(Stored data entries)
........

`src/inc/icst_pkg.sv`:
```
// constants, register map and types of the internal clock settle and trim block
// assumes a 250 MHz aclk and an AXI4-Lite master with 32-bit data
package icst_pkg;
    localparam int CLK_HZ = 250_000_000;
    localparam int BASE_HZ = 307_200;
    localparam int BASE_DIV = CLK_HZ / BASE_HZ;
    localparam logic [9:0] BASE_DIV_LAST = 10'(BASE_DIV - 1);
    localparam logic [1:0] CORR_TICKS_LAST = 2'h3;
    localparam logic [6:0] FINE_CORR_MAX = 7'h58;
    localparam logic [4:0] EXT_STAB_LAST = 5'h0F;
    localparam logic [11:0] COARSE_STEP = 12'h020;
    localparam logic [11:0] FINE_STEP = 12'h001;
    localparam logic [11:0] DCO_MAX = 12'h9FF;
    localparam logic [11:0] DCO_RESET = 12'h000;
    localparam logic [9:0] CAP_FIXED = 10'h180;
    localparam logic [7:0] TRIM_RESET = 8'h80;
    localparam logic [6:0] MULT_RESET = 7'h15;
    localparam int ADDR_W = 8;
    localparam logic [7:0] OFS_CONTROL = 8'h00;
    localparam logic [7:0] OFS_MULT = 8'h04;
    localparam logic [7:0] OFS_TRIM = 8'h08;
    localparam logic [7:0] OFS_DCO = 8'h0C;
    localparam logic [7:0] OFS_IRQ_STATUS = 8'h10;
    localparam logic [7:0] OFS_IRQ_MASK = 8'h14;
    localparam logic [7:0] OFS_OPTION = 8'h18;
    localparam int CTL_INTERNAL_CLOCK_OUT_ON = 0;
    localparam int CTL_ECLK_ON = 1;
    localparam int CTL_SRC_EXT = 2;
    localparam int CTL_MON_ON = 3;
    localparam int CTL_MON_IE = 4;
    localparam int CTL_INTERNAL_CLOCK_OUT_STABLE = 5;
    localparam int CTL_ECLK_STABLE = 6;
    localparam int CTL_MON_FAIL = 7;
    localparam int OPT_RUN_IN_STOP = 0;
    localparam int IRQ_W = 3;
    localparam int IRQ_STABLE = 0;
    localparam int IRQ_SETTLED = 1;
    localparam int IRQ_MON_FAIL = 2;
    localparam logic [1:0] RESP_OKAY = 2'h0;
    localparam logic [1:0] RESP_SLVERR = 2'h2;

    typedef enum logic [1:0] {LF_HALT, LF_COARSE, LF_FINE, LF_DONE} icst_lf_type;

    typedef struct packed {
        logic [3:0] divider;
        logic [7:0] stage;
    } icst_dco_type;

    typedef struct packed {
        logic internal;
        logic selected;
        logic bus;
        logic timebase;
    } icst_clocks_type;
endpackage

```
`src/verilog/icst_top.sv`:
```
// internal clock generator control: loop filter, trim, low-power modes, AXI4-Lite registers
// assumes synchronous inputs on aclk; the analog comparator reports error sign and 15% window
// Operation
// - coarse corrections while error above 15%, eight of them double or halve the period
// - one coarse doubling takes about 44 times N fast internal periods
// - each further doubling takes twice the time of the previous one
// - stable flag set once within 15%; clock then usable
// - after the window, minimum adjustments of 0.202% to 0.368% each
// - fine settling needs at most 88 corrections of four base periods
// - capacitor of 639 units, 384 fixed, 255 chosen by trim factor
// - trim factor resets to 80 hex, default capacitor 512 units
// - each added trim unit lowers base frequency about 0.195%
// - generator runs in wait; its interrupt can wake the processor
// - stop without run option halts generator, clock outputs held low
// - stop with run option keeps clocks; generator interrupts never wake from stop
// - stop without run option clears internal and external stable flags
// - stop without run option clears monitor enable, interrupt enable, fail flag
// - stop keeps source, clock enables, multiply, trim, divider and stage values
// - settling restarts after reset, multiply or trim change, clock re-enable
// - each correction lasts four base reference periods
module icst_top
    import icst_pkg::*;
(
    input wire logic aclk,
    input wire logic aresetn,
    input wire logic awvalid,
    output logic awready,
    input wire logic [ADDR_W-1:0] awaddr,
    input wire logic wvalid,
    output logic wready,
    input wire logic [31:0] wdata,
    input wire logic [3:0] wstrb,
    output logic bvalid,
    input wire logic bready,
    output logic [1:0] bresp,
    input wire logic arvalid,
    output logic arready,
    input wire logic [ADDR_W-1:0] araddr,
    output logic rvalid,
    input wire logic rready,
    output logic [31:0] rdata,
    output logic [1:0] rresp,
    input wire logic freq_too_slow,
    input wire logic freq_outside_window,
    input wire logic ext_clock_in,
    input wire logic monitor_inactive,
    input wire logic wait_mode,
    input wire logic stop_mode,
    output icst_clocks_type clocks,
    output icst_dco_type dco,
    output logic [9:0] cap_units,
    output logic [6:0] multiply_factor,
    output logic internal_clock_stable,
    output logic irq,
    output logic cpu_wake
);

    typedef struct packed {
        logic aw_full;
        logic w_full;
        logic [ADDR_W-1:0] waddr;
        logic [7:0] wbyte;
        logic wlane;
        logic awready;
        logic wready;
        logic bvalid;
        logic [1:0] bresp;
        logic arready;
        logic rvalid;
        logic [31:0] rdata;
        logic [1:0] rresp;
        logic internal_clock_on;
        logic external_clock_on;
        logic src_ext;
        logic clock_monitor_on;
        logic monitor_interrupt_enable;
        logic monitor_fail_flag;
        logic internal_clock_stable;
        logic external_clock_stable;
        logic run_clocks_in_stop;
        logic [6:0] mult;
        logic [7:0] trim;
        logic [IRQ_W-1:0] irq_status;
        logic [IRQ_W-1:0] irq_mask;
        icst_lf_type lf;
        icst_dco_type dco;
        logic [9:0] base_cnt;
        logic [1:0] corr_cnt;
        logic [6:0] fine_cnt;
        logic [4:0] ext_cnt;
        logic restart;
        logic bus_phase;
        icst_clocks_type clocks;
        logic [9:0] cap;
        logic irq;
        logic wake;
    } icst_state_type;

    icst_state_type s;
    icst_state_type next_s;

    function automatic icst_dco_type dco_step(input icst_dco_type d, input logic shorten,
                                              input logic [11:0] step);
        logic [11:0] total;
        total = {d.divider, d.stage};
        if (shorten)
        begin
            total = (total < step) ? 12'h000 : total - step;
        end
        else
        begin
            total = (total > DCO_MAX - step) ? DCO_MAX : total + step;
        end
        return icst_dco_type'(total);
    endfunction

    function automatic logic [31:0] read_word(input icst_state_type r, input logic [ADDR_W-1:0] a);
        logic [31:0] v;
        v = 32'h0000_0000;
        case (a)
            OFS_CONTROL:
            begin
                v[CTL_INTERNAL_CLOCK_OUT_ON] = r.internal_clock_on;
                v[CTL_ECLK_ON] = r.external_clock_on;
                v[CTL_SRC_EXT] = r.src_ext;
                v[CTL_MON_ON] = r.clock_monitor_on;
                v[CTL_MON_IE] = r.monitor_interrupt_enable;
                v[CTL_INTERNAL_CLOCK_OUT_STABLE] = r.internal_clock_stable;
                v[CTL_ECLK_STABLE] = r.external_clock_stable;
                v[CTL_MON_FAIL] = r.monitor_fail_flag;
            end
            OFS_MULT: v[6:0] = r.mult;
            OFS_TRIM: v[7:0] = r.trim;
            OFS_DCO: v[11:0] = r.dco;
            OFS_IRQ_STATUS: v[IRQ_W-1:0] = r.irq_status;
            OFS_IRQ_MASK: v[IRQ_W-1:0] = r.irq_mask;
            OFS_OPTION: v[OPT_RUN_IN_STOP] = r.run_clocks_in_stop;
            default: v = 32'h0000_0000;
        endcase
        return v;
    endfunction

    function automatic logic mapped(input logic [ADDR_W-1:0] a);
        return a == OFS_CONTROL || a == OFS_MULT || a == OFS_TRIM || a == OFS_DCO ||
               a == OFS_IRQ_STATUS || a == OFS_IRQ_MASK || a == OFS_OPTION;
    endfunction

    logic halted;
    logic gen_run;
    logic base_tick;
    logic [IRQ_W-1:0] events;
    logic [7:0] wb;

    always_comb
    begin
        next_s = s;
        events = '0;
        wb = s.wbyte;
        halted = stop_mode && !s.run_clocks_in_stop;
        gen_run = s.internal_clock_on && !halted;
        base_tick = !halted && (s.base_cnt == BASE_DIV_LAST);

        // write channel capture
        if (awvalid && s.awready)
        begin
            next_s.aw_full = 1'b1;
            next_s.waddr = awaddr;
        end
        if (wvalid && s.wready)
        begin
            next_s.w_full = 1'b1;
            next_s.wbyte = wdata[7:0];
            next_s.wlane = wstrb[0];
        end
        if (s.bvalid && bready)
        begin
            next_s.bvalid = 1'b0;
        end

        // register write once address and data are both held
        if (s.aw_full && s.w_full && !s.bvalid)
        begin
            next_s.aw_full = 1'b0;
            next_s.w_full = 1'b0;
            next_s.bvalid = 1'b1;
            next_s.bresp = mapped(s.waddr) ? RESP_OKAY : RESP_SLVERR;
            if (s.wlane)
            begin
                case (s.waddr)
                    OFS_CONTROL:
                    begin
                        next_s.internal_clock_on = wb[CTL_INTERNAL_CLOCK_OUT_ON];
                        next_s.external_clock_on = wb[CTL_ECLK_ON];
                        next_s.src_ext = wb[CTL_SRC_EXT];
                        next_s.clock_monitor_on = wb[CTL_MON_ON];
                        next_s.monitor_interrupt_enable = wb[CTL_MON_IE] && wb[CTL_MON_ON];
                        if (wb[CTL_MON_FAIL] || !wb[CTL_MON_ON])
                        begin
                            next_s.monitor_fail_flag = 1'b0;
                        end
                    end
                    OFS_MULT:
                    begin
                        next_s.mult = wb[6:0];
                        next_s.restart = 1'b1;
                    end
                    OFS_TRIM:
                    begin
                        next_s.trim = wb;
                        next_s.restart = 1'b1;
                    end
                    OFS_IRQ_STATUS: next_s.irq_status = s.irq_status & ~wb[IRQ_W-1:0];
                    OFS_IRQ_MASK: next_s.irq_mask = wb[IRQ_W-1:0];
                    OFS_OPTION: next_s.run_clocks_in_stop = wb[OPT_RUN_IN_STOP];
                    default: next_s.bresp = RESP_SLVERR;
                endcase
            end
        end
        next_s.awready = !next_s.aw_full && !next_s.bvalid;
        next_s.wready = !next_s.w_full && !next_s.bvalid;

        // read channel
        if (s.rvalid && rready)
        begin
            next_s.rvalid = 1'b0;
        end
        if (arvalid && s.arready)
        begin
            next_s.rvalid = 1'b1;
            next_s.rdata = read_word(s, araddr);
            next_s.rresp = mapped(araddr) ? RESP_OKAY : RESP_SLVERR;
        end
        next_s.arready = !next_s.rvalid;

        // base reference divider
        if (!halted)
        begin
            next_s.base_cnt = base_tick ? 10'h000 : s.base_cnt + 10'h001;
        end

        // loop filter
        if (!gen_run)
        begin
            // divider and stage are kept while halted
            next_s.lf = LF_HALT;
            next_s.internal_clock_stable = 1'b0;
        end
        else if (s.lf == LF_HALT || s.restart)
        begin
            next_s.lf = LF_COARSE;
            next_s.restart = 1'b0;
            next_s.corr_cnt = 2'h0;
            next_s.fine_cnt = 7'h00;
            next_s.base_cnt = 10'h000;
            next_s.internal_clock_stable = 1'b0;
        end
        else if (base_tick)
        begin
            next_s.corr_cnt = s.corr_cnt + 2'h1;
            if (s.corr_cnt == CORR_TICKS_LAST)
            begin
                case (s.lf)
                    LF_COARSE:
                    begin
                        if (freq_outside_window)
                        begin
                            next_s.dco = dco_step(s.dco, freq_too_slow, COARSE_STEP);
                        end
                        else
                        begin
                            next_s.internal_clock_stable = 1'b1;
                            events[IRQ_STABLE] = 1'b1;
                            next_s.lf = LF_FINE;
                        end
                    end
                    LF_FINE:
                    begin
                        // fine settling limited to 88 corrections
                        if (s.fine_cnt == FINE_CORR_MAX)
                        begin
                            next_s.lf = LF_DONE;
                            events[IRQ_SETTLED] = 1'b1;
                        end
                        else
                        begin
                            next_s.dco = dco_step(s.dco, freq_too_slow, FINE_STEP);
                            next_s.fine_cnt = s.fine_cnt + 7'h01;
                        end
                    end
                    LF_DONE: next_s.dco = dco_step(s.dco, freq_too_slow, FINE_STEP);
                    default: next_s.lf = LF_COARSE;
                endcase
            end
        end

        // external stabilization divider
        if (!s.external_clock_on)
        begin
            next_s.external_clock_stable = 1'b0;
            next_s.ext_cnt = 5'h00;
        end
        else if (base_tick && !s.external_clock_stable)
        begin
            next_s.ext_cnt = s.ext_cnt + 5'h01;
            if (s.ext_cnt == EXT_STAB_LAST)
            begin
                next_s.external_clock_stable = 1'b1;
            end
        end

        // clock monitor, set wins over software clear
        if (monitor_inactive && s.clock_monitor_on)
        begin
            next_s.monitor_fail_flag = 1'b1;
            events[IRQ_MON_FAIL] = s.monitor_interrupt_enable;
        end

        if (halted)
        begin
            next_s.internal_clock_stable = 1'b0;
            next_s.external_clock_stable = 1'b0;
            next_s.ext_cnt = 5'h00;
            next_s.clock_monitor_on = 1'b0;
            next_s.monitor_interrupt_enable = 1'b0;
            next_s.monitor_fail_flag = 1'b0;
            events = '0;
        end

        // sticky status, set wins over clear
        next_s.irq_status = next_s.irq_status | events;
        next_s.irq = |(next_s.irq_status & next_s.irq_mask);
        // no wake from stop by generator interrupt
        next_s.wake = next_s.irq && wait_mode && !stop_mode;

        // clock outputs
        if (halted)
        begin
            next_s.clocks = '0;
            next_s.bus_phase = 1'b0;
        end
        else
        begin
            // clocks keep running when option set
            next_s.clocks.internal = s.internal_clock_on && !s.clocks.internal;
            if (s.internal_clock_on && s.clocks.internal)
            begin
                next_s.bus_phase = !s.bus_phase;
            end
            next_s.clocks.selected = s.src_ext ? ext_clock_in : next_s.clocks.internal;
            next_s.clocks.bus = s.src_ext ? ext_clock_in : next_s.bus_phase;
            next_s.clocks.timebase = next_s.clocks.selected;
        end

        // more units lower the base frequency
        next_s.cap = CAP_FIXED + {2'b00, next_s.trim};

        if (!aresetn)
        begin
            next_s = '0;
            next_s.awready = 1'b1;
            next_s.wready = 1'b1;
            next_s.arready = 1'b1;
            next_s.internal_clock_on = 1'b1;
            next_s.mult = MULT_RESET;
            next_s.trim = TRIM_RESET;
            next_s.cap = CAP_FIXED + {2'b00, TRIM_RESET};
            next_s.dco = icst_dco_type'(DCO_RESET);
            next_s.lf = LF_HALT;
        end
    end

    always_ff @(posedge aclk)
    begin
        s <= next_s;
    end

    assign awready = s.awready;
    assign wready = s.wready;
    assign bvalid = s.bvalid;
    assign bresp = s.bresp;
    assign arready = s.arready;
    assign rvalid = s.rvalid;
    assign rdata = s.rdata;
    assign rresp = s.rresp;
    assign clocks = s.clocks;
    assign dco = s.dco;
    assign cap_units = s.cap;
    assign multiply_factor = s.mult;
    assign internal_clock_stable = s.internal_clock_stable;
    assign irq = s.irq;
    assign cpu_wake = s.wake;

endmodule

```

........

■ WHAT YOU NEED TO DO
From the entries above, say how many lines contain "about". Only the number is wanted.

■ FINISHED TASK
2